Na seca, a cidade inteira se reinventa. O céu mais azul, o ar mais seco, os narizes que reclamam… e os olhos que agradecem. Porque é nessa época que os ipês tomam conta de tudo.
Amarelos, roxos, brancos, rosas.
Espalham-se como se tivessem sido semeados pelo vento. Não escolhem lugar: aparecem entre prédios, nos canteiros, no canteiro do meio do eixão, entre viadutos, na frente de hospitais, de supermercados, de bancas de jornal.
Até a geometria da cidade parece se curvar diante da explosão de cor.
Outro dia, saí para um pequeno tour fotográfico.

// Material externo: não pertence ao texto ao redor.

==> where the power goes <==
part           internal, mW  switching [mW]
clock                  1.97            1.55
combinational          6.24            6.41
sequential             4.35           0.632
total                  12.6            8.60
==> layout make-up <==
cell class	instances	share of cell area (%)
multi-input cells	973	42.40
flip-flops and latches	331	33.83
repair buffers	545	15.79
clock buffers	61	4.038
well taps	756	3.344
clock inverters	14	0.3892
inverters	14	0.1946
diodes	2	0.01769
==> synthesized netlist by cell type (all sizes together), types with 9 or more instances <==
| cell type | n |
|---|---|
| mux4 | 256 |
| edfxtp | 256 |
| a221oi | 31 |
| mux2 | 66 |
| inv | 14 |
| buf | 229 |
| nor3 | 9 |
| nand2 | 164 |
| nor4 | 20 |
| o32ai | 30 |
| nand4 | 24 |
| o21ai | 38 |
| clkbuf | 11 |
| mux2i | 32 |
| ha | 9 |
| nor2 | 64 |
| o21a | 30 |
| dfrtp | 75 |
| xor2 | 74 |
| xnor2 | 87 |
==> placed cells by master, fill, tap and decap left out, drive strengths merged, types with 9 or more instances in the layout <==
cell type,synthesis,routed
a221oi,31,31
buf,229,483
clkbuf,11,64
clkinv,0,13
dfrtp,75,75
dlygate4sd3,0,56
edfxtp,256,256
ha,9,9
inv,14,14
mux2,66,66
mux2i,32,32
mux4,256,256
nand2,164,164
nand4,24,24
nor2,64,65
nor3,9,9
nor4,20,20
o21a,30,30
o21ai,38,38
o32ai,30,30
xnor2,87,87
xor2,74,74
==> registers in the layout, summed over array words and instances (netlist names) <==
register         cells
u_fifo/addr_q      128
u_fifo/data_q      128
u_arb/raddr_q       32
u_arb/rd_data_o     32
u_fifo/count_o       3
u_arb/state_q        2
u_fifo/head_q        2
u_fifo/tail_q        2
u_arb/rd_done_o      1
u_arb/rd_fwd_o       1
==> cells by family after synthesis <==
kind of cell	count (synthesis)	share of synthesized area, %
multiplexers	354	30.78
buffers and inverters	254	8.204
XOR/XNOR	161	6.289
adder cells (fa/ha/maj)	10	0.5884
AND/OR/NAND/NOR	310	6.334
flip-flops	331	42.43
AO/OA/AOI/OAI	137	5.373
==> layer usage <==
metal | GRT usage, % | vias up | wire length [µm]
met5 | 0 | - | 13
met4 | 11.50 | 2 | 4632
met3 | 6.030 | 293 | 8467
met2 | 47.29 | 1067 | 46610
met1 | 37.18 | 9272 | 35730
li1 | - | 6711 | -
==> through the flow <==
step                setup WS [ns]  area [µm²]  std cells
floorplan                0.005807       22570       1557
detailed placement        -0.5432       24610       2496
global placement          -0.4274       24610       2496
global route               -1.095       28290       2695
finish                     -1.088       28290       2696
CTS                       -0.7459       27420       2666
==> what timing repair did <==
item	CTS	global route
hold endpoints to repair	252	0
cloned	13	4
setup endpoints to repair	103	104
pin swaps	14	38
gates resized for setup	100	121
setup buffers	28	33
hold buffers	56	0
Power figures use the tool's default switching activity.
==> config.mk <==
export PLATFORM = sky130hd
export DESIGN_NAME = refresh_arbiter
export DESIGN_NICKNAME = d
export VERILOG_FILES = /design/src/rtl/refresh_arbiter.sv
export SDC_FILE = /design/constraint.sdc
export NUM_CORES = 1
export LEC_CHECK = 0
export ABC_AREA = 1
export BUFFER_PORTS_ARGS = -buffer_cell sky130_fd_sc_hd__buf_4
export CAP_MARGIN = 0
export CORE_AREA = 4 4 41 43
export DETAILED_ROUTE_END_ITERATION = 16
export DIE_AREA = 0 0 45 47
export GPL_ROUTABILITY_DRIVEN = 0
export PLACE_DENSITY = 0.73
export SLEW_MARGIN = 25
export SYNTH_ARGS = -nofsm -noshare
export SYNTH_HDL_FRONTEND = slang
export SYNTH_SLANG_ARGS = --single-unit
==> constraint.sdc <==
create_clock -name clk -period 1.9 [get_ports clk]
set_clock_uncertainty 0.15 [all_clocks]
set_input_delay 0.38 -clock clk [delete_from_list [all_inputs] [get_ports clk]]
set_output_delay 0.38 -clock clk [all_outputs]
set_load 0.1 [all_outputs]
==> src/rtl/refresh_arbiter.sv <==
module refresh_arbiter #(
  parameter int PERIOD_W   = 4,
  parameter int TICK_SCALE = 4
) (
  input  logic                clk,
  input  logic                rst,
  input  logic [PERIOD_W-1:0] period_code,
  input  logic                auto_dis,
  input  logic                strobe_n,
  input  logic                ack_mode,
  input  logic                access_busy,
  input  logic                precharge_ok,
  input  logic                refresh_end,
  output logic                refresh_start,
  output logic                status_pin
);

  localparam int CNT_W = PERIOD_W + $clog2(TICK_SCALE) + 1;

  logic [CNT_W-1:0] cnt, load;
  logic tick, req, announce, in_refresh, rfrq, redo, go;

  // period = (code+1)*scale cycles
  assign load = CNT_W'(period_code) * CNT_W'(TICK_SCALE) + CNT_W'(TICK_SCALE - 1);
  assign tick = (cnt == '0);

  always_ff @(posedge clk) begin
    if (rst)       cnt <= load;
    else if (tick) cnt <= load;
    else           cnt <= cnt - 1'b1;
  end

  // shared request latch: strobe, timer, burst hold-over
  always_ff @(posedge clk) begin
    if (rst) req <= 1'b0;
    else     req <= !strobe_n || (tick && !auto_dis) || (req && !refresh_end);
  end

  assign go = req && !in_refresh && !announce && !access_busy && precharge_ok;

  always_ff @(posedge clk) begin
    if (rst) begin
      announce   <= 1'b0;
      in_refresh <= 1'b0;
    end else begin
      announce <= go;
      if (announce)         in_refresh <= 1'b1;
      else if (refresh_end) in_refresh <= 1'b0;
    end
  end

  // request flag for the handshake mode
  always_ff @(posedge clk) begin
    if (rst) begin
      rfrq <= 1'b0;
      redo <= 1'b0;
    end else begin
      redo <= tick && rfrq && !announce;
      if (tick)          rfrq <= !(rfrq && !announce);
      else if (announce) rfrq <= 1'b0;
      else if (redo)     rfrq <= 1'b1;
    end
  end

  assign refresh_start = announce;
  assign status_pin    = ack_mode ? rfrq : (announce || in_refresh);

  assert_start_pulse_R6: assert property (@(posedge clk) disable iff (rst)
    refresh_start |=> !refresh_start);
  assert_no_overlap_R6: assert property (@(posedge clk) disable iff (rst)
    (in_refresh && !refresh_end) |=> !refresh_start);
  assert_start_gated_R5: assert property (@(posedge clk) disable iff (rst)
    refresh_start |-> $past(!access_busy && precharge_ok));
  assert_status_lead_R7: assert property (@(posedge clk) disable iff (rst)
    (!ack_mode && refresh_start) |-> status_pin);
  assert_flag_hold_R10: assert property (@(posedge clk) disable iff (rst)
    (rfrq && !tick && !announce) |=> rfrq);
  assert_repulse_R11: assert property (@(posedge clk) disable iff (rst)
    ($fell(rfrq) && !$past(announce) && !announce) |=> rfrq);

endmodule

---- Word-level counts from Yosys, hierarchy flattened ----
Index checks and enable logic that the tools add are counted.
storage, ports and cells
  register bits after elaboration ......... 12
  input port bits ......................... 12
  logic and storage cells ................. 38
operators by class
  add/sub/neg operators ................... 2
  muxes and demuxes ....................... 8
  reductions and logical operators ........ 22
operator list
  kind                 count
  $mux 7               2
  $logic_and 1x1->1    9
  $add 6x2->7 const B  1
  $logic_not 1->1      7
  $logic_not 7->1      1
  $sub 7x1->7 const B  1
  $mux 1               6
  $logic_or 1x1->1     3
  $reduce_bool 3->1    1
  $reduce_bool 2->1    1

---- Depth between registers and ports, before layout ----
Gate-level depths: netlist of run 1.
  word-level depth ........................ 5
  mapped depth ............................ 9
  mapped depth without buffers ............ 9

---- Worst setup path after synthesis of run 1 ----
No wires, ideal clock.
  path kind ............................... register -> output
  start point ............................. reg announce, in the netlist refresh_start
  end point ............................... out status_pin
  arrival time ............................ 3.246 ns
  required time ........................... 1.370 ns
  slack ................................... -1.876 ns
  stages on the path, launching flop included .. 3
  buffers on the path ..................... 0
  cells stage by stage .................... dfxtp_1 > nor2_1 > o21ai_0
between the ends
  longest elaborated chain between the ends .. 2
ends and longest elaborated chain
  item                    RTL line  source
  start, declared         21        logic tick, req, announce, in_refresh, rfrq, redo, go;
  start signal, assigned  46        announce <= go;
  $logic_or 1x1->1        66        assign status_pin = ack_mode ? rfrq : (announce || in_refresh);
  $mux 1                  66
  end, declared           15        output logic status_pin
Every way passes these cells.

---- Final worst setup path of run 1 ----
Ends and elaborated chain as after synthesis.

==> report_table.html, run 1 <==
<table>
<tr><th>Metric</th><th>Value</th></tr>
<tr><th colspan="2">Global route</th></tr>
<tr><td>First-pass GRT wire length</td><td>1.876 mm</td></tr>
<tr><td>Vias in the first global route</td><td>520</td></tr>
<tr><td>GR Util met1</td><td>10.57%</td></tr>
<tr><td>Met3 capacity usage during global routing</td><td>3.448%</td></tr>
<tr><td>Maximum number of pins on one net before global-route repair</td><td>9</td></tr>
<tr><td>Most Crowded Layer GR</td><td>met2</td></tr>
<tr><td>Initial antenna violation count</td><td>0</td></tr>
<tr><td>Gr usage total</td><td>12.21%</td></tr>
<tr><td>Global-route congestion overflow total</td><td>0</td></tr>
<tr><td>Routing usage on met2</td><td>25.42%</td></tr>
<tr><th colspan="2">Timing</th></tr>
<tr><td>Max_slew headroom</td><td>78.24%</td></tr>
<tr><td>Final Max Slew Viols</td><td>0</td></tr>
<tr><td>Maximum frequency from static timing analysis</td><td>0.5763 GHz</td></tr>
<tr><td>Portion of the clock cycle consumed by the worst path in the final layout</td><td>91.33%</td></tr>
<tr><td>Setup repair after global routing missed its margin</td><td>no</td></tr>
<tr><td>Min Clock Period, post-route</td><td>1735 ps</td></tr>
<tr><td>Final hold violation count</td><td>0</td></tr>
<tr><td>Sum of negative setup slack</td><td>0 ps</td></tr>
<tr><td>Smallest hold slack</td><td>97.42 ps</td></tr>
<tr><td>Final number of setup-violating endpoints</td><td>0</td></tr>
<tr><td>Worst slew pin tran</td><td>325.2 ps</td></tr>
<tr><th colspan="2">Yosys</th></tr>
<tr><td>Portion of the post-synthesis area used by sequential elements</td><td>43.94%</td></tr>
<tr><td>Post-synth top area cell</td><td>dfxtp_1</td></tr>
<tr><td>Cell variety after synth</td><td>20</td></tr>
<tr><td>Leading cell types by total area after synthesis</td><td>dfxtp_1, nand2_1, nor2_1</td></tr>
<tr><td>Count of warnings emitted by yosys</td><td>0</td></tr>
<tr><td>Number of storage elements in the synthesis netlist</td><td>12</td></tr>
<tr><td>Average instance area after synthesis</td><td>7.490 µm²</td></tr>
<tr><td>Yosys top cell area share</td><td>43.94%</td></tr>
<tr><td>Total standard cell area after synthesis</td><td>546.8 µm²</td></tr>
<tr><td>Number of cells produced by synthesis</td><td>73</td></tr>
<tr><td>Nets in the synthesized netlist</td><td>87</td></tr>
<tr><th colspan="2">Clock network</th></tr>
<tr><td>Number of hold-repair buffers added at the cts stage</td><td>0</td></tr>
<tr><td>Setup bufs post-CTS</td><td>0</td></tr>
<tr><td>Buffer levels on the longest clock path</td><td>2</td></tr>
<tr><td>Number of sinks on the clock net</td><td>12</td></tr>
<tr><td>Clock input transition at the sequential cells of the worst setup and hold paths</td><td>80 ps</td></tr>
<tr><td>Insertion delay to the later sink of the worst-skew pair</td><td>270 ps</td></tr>
<tr><td>Resized Gates After CTS</td><td>0</td></tr>
<tr><td>Clock buffer count from CTS</td><td>3</td></tr>
<tr><td>Clock tree from TritonCTS</td><td>built</td></tr>
<tr><td>Cell at the root of the clock tree</td><td>clkbuf_4</td></tr>
<tr><td>H-tree levels</td><td>1</td></tr>
<tr><th colspan="2">Power and ir drop</th></tr>
<tr><td>Worst supply voltage drop on vdd</td><td>0.3708 mV</td></tr>
<tr><td>Power density over cell area</td><td>744.9 nW/µm²</td></tr>
<tr><td>Leakage power</td><td>0.0003217 µW</td></tr>
<tr><th colspan="2">Detailed routing</th></tr>
<tr><td>DR iter-0 viols</td><td>6</td></tr>
<tr><td>DRT antenna net count</td><td>0</td></tr>
<tr><td>Via/cell ratio</td><td>4.876</td></tr>
<tr><td>Total wirelength of the detailed-routed design</td><td>1.115 mm</td></tr>
<tr><td>Pre-Repair DR Iteration Count</td><td>4</td></tr>
<tr><td>Routed length per instance</td><td>10.62 µm</td></tr>
<tr><td>Post-route DRC</td><td>0</td></tr>
<tr><td>Total number of vias</td><td>512</td></tr>
<tr><th colspan="2">Cells and area</th></tr>
<tr><td>Layout Nets</td><td>105</td></tr>
<tr><td>Final non-filler cell area</td><td>704.4 µm²</td></tr>
<tr><td>Area taken by multi-input logic gates</td><td>284.0 µm²</td></tr>
<tr><td>Layout area overhead</td><td>28.83%</td></tr>
<tr><td>Post-route core utilization</td><td>54.13%</td></tr>
<tr><td>FF+latch area</td><td>244.0 µm²</td></tr>
<tr><td>Layout filler cell count</td><td>132</td></tr>
<tr><td>Final cell count without fillers</td><td>105</td></tr>
<tr><td>N_diodes</td><td>0</td></tr>
<tr><td>Share of layout cells above drive strength 1</td><td>25.56%</td></tr>
<tr><th colspan="2">Floorplan</th></tr>
<tr><td># rows</td><td>13</td></tr>
<tr><td>Die area</td><td>2115 µm²</td></tr>
<tr><td>Core Area</td><td>1301 µm²</td></tr>
<tr><td>Initial Util</td><td>42.02%</td></tr>
<tr><td>Number of top-level design ports</td><td>14</td></tr>
<tr><td>Die boundary height</td><td>47 µm</td></tr>
<tr><td>Die width</td><td>45 µm</td></tr>
<tr><th colspan="2">Setup path</th></tr>
<tr><td>Setup slack, reg-to-reg</td><td>400 ps</td></tr>
<tr><td>Type of the worst setup path</td><td>reg2out</td></tr>
<tr><td>Origin of the worst setup path</td><td>refresh_start</td></tr>
<tr><td>Arrival time worst endpoint</td><td>1210 ps</td></tr>
<tr><td>Highest net fanout along the worst path</td><td>3</td></tr>
<tr><td>Critical Path Sink Type</td><td>output port</td></tr>
<tr><td>Capture point of the worst reg-to-reg path</td><td>cnt[5]</td></tr>
<tr><td>Startpoint Class</td><td>flop</td></tr>
<tr><td>FF-to-FF path depth</td><td>9</td></tr>
<tr><td>Critical path data required time</td><td>1370 ps</td></tr>
<tr><td>End of the critical path</td><td>status_pin</td></tr>
<tr><td>RR Startpoint</td><td>cnt[0]</td></tr>
<tr><th colspan="2">Place</th></tr>
<tr><td>Placed instance count</td><td>101</td></tr>
<tr><td>Post-Place Cell Area</td><td>678.2 µm²</td></tr>
<tr><td>Sum of net half-perimeters after detailed placement</td><td>872.4 µm</td></tr>
<tr><td>Number of input and output port buffers inserted</td><td>13</td></tr>
<tr><th colspan="2">Job</th></tr>
<tr><td>Max_cap viols</td><td>0</td></tr>
<tr><th colspan="2">Worst hold path</th></tr>
<tr><td>Hold Crit Class</td><td>in2reg</td></tr>
<tr><th colspan="2">Status</th></tr>
<tr><td>Status</td><td>completed</td></tr>
</table>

Câmera em uma mão, celular na outra. Parei em viadutos, nas passarelas, nas entrequadras. Andei por avenidas com nomes de letras e números, onde o concreto costuma dominar. Mas, naquela tarde, era o amarelo que mandava.
Lembrei da frase que dizem por aí: Brasília é uma cidade que se aprende a amar.
Talvez seja verdade.
Mas é também uma cidade que, quando floresce, ensina a gente a olhar.
A secura da estação contrasta com a exuberância dos ipês. É como se a natureza dissesse, com cores vibrantes: “Nem tudo é o que parece.” E essa é, talvez, uma das lições mais bonitas da cidade.
Atravessar uma tesourinha nos meses secos é ver o inesperado: um ipê em flor entre o concreto e o céu.
É quando a arquitetura cede à poesia.
É quando Brasília — tão racional, tão simétrica — suspira.
E a gente também.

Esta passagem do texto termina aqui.